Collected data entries
*** Begin section ***
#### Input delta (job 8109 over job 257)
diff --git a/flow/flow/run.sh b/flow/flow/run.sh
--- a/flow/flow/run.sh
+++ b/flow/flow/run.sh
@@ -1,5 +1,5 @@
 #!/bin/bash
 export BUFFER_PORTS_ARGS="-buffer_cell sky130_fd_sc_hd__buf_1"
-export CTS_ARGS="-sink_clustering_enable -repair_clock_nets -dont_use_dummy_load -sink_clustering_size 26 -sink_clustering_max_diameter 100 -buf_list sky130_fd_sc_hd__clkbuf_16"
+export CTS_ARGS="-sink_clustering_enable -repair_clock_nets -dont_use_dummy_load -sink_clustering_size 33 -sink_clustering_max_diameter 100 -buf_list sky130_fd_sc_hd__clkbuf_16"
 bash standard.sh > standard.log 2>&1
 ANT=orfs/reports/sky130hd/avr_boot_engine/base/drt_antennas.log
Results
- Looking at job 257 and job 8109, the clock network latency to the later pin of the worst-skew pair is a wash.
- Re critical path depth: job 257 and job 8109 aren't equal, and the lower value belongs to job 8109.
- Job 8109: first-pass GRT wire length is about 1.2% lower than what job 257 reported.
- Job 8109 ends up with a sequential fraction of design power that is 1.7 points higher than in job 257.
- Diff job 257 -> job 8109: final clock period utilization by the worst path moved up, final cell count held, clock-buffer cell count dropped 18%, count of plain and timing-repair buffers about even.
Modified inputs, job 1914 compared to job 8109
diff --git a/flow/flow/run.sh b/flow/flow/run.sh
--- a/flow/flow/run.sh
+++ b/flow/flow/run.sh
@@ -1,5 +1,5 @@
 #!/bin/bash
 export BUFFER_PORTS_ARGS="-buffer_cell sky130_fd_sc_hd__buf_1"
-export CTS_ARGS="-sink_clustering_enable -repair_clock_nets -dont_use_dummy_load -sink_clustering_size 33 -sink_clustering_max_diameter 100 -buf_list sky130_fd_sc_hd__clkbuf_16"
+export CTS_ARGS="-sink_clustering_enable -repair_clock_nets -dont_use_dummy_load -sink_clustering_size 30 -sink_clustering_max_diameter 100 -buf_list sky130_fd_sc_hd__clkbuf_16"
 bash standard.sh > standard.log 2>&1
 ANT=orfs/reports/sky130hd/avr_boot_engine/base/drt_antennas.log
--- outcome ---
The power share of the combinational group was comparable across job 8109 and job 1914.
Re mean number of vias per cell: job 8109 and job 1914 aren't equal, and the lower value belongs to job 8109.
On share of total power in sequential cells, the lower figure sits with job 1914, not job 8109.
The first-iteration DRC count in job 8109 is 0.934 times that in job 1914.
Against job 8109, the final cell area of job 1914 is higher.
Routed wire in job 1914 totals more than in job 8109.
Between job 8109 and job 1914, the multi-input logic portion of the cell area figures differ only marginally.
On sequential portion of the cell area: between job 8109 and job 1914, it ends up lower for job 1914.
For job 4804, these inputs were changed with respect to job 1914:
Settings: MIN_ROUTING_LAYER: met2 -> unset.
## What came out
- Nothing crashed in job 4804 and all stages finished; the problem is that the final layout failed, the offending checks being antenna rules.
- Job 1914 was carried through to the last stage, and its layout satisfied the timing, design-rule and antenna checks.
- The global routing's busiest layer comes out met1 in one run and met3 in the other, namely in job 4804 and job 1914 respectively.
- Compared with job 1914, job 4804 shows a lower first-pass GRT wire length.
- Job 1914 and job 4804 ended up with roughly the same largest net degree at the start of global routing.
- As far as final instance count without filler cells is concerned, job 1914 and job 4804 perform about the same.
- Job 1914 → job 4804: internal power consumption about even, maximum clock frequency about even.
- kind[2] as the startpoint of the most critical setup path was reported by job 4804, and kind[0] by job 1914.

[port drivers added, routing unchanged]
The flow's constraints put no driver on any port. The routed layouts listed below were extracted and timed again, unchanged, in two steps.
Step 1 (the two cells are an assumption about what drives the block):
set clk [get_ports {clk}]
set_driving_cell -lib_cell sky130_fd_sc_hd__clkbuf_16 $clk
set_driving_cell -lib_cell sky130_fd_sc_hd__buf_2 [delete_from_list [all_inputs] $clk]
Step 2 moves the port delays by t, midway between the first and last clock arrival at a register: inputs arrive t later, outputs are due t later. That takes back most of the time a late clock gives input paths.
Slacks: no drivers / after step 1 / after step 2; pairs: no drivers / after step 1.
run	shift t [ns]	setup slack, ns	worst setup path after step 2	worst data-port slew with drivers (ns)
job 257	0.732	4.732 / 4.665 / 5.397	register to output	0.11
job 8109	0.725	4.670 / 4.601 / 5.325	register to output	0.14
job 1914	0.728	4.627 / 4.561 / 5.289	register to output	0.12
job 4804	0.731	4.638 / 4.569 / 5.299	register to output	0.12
Background: an optimization exercise with open tools, aiming at small area, a short achievable clock period and few clock cycles per item. Do not read the settings as production practice. RTL that was checked went through simulation tests only; none was proved equivalent to the original. No activity file was given, so power comes from the tool's default toggle rates.

==> module varint_unit, before the edit <==
module varint_unit (
  input             clk,
  input             rst,
  input             cmd_valid,
  output            cmd_ready,
  input      [7:0]  cmd_op,
  input      [63:0] cmd_arg,
  output            snk_valid,
  output     [7:0]  snk_data,
  input             snk_ready,
  input      [1:0]  snk_resp,
  output            src_req,
  input             src_ready,
  input      [7:0]  src_data,
  input      [1:0]  src_resp,
  output            rsp_valid,
  output     [3:0]  rsp_status,
  output     [63:0] rsp_res,
  output     [79:0] rsp_buf
);
  genvar g;
  integer i;
  reg        rdy;       
  reg        pv;        
  reg        cls_e, cls_d, cls_b, cls_c;    
  reg [63:0] val;       
  reg        ex_e;      
  reg        ex_d;      
  reg        ex_i;      
  reg [7:0]  sd;        
  reg [3:0]  k;         
  reg        rv;        
  reg [2:0]  rst_st;    
  reg [9:0]  rdec;      
  reg [3:0]  cnt;       
  reg [8:0]  rcont;     
  assign cmd_ready  = rdy;
  assign snk_valid  = ex_e;
  assign snk_data   = sd;
  assign src_req    = ex_d;
  assign rsp_valid  = rv;
  assign rsp_status = {1'b0, rst_st};
  wire [63:0] rmask;
  generate
    for (g = 0; g < 9; g = g + 1) begin : g_rmask
      assign rmask[7*g +: 7] = {7{rdec[g]}};
    end
  endgenerate
  assign rmask[63] = rdec[9];
  assign rsp_res    = {val[63:4] & rmask[63:4], rdec[0] ? val[3:0] : cnt};
  generate
    for (g = 0; g < 9; g = g + 1) begin : g_buf
      assign rsp_buf[8*g +: 7] = val[7*g +: 7];
      assign rsp_buf[8*g + 7]  = rcont[g];
    end
  endgenerate
  assign rsp_buf[79:72] = {7'd0, val[63]};
  wire c_e = (cmd_op == 8'h00);
  wire c_b = (cmd_op == 8'h01);
  wire c_c = (cmd_op == 8'h02);
  wire c_d = (cmd_op == 8'h10);
  wire acc = cmd_valid & rdy;
  wire e_err  = snk_resp != 2'd0;
  wire e_step = ex_e & snk_ready;
  wire e_adv  = e_step & sd[7];
  wire e_fin  = e_step & (e_err | ~sd[7]);
  wire d_err  = src_resp != 2'd0;
  wire d_pull = ex_d & src_ready;
  wire d_last = (k == 4'd9);
  wire d_fin  = d_pull & (d_err | ~src_data[7] | d_last);
  wire fin    = e_fin | d_fin | ex_i;
  wire exfree = fin | ~(ex_e | ex_d | ex_i);
  wire st_pend = exfree & pv;
  wire st_cmd  = exfree & ~pv & acc;
  wire s_e     = pv ? cls_e : c_e;
  wire s_d     = pv ? cls_d : c_d;
  wire s_b     = pv ? cls_b : c_b;
  wire [63:0] s_arg = pv ? val : cmd_arg;
  wire start_e = (st_pend | st_cmd) & s_e;
  wire start_d = (st_pend | st_cmd) & s_d;
  wire start_i = (st_pend | st_cmd) & ~s_e & ~s_d;
  wire val_more = |val[63:14];      
  wire [9:0] nz;
  generate
    for (g = 0; g < 9; g = g + 1) begin : g_nz
      assign nz[g] = |val[7*g +: 7];
    end
  endgenerate
  assign nz[9] = val[63];
  wire [3:0] vlen = nz[9] ? 4'd10 : nz[8] ? 4'd9 : nz[7] ? 4'd8 : nz[6] ? 4'd7 :
                    nz[5] ? 4'd6  : nz[4] ? 4'd5 : nz[3] ? 4'd4 : nz[2] ? 4'd3 :
                    nz[1] ? 4'd2  : 4'd1;
  wire [8:0] vcont;
  generate
    for (g = 0; g < 9; g = g + 1) begin : g_cont
      assign vcont[g] = |val[63:7*g+7];
    end
  endgenerate
  wire s_more = pv ? vcont[0] : |cmd_arg[63:7];
  wire pv_next   = (acc & ~exfree) | (pv & ~exfree);
  wire d_next    = exfree ? start_d : ex_d;
  wire more_next = exfree ? (start_e & s_more) : (ex_e & (e_adv ? val_more : sd[7]));
  always @(posedge clk) begin
    if (rst) begin
      rdy  <= 1'b1;
      pv   <= 1'b0;
      ex_e <= 1'b0;
      ex_d <= 1'b0;
      ex_i <= 1'b0;
      rv   <= 1'b0;
    end else begin
      rdy  <= ~pv_next & ~more_next & ~d_next & ~(start_i & s_b);
      pv   <= pv_next;
      if (exfree) begin
        ex_e <= start_e;
        ex_d <= start_d;
        ex_i <= start_i;
      end
      rv   <= fin;
    end
  end
  always @(posedge clk) begin
    if (exfree) k <= 4'd0;
    else if (e_adv | d_pull) k <= k + 4'd1;
  end
  always @(posedge clk) begin
    if (acc) begin
      cls_e <= c_e;
      cls_d <= c_d;
      cls_b <= c_b;
      cls_c <= c_c;
    end
  end
  always @(posedge clk) begin
    if (acc)
      val <= cmd_arg;
    else if (e_adv)
      val <= {7'd0, val[63:7]};
    else if (d_pull) begin
      for (i = 0; i < 9; i = i + 1)
        if (k == i)
          val[7*i +: 7] <= src_data[6:0];
      if (d_last)
        val[63] <= src_data[0];
    end
  end
  always @(posedge clk) begin
    if (start_e)
      sd <= {s_more, s_arg[6:0]};
    else if (e_adv)
      sd <= {val_more, val[13:7]};
  end
  always @(posedge clk) begin
    if (e_fin)
      rst_st <= ~e_err ? 3'd0 : snk_resp[1] ? 3'd6 : 3'd1;
    else if (d_fin)
      rst_st <= d_err ? (src_resp[1] ? 3'd6 : 3'd1) : (src_data[7] ? 3'd2 : 3'd0);
    else if (ex_i)
      rst_st <= (cls_b | cls_c) ? 3'd0 : 3'd7;
  end
  always @(posedge clk) begin
    for (i = 0; i < 10; i = i + 1)
      rdec[i] <= d_fin & (k >= i);
    cnt  <= e_fin ? k + 4'd1 : vlen;
  end
  always @(posedge clk) begin
    rcont <= vcont;
  end
endmodule
Settings: LEC_CHECK=0, CAP_MARGIN=20, CORE_MARGIN=2, CORE_UTILIZATION=45, SETUP_SLACK_MARGIN=2.5, SLEW_MARGIN=20; clock period 5.0 ns.
standard.sh (not shown) runs the stock make flow with config.mk's settings and CLKGATE_MAP_FILE= SYNTH_SCRIPT=/design/flow/synth_recipe.tcl, a recipe that flattens the netlist after the stock synthesis.
==> flow/flow/run.sh <==
#!/bin/bash
# Standard synthesis and layout; the only change is that the port buffers are
# the small, fast buf_1 (instead of the default pick, a clkdlybuf4s50_1 delay
# cell).
set -euo pipefail
bash standard.sh "BUFFER_PORTS_ARGS=-buffer_cell sky130_fd_sc_hd__buf_1" finish > standard_flow.log 2>&1
Rerun with:
--- a/flow/design.v
+++ b/flow/design.v
@@ -132,16 +132,20 @@
     end
   end
+  wire [63:0] val_d;
+  wire [9:0]  val_we;
+  generate
+    for (g = 0; g < 9; g = g + 1) begin : g_val
+      wire [6:0] shr7 = (g < 8) ? val[7*g+7 +: 7] : {6'd0, val[63]};
+      assign val_d[7*g +: 7] = rdy ? cmd_arg[7*g +: 7] : ex_e ? shr7 : src_data[6:0];
+    end
+    for (g = 0; g < 10; g = g + 1) begin : g_we
+      assign val_we[g] = acc | e_adv | (d_pull & (k == g));
+    end
+  endgenerate
+  assign val_d[63] = rdy ? cmd_arg[63] : ~ex_e & src_data[0];
   always @(posedge clk) begin
-    if (acc)
-      val <= cmd_arg;
-    else if (e_adv)
-      val <= {7'd0, val[63:7]};
-    else if (d_pull) begin
-      for (i = 0; i < 9; i = i + 1)
-        if (k == i)
-          val[7*i +: 7] <= src_data[6:0];
-      if (d_last)
-        val[63] <= src_data[0];
-    end
+    for (i = 0; i < 9; i = i + 1)
+      if (val_we[i]) val[7*i +: 7] <= val_d[7*i +: 7];
+    if (val_we[9]) val[63] <= val_d[63];
   end
   always @(posedge clk) begin
Outcome:
- The new run completed with no timing, DRC or antenna violations
- power shrinks by 2.3%
- worst setup slack gets better by 0.025 ns
- cell area rises by 1.8%
- register-to-register slack improves by 0.07 ns
- sequential power is about the same
- non-clock buffer count is lower by 4
- utilization decreases by 0.83 points
- sequential share of layout area is lower by 0.62 points
- routed wire length barely changes
- global-route usage went down by 0.55 points
- synthesized area rises by 2.2%
- first-iteration DRC count increases by 4.9%
Testbench counts after the change, summed over its fixed seeds: cycles 21,216, items 4,800.
The RTL of the first run of this note was laid out without a check of its function.

==> separate check: timing with driven ports <==
Ports are ideal in the flow. The routed layouts listed here were re-timed in OpenROAD. Step 1, drivers: a clkbuf_16 drives clk and a buf_2 each remaining input, both assumed. Step 2, shift: input delay + t, output delay - t, t = (earliest + latest rising clock arrival at the registers) / 2. This alone moves slack from input paths to output paths. Slacks: no drivers / after step 1 / after step 2; pairs: no drivers / after step 1.
run | t, ns | setup WS [ns] | hold slack, ns | worst data-port slew with drivers (ns)
the first run | 0.391 | 2.526 / 2.534 / 2.154 | 0.561 / 0.561 / 0.561 | 0.04
the second run | 0.392 | 2.551 / 2.508 / 2.233 | 0.596 / 0.596 / 0.596 | 0.04
After both steps every run listed still meets setup and hold. For the first run, which loses most, drivers alone change the setup slack by +0.008 ns; drivers and shift together by -0.372 ns.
*** End section ***
### [Task]
Look through the entries above; copy every line holding the string "aren".

### [Solution]
- Re critical path depth: job 257 and job 8109 aren't equal, and the lower value belongs to job 8109.
Re mean number of vias per cell: job 8109 and job 1914 aren't equal, and the lower value belongs to job 8109.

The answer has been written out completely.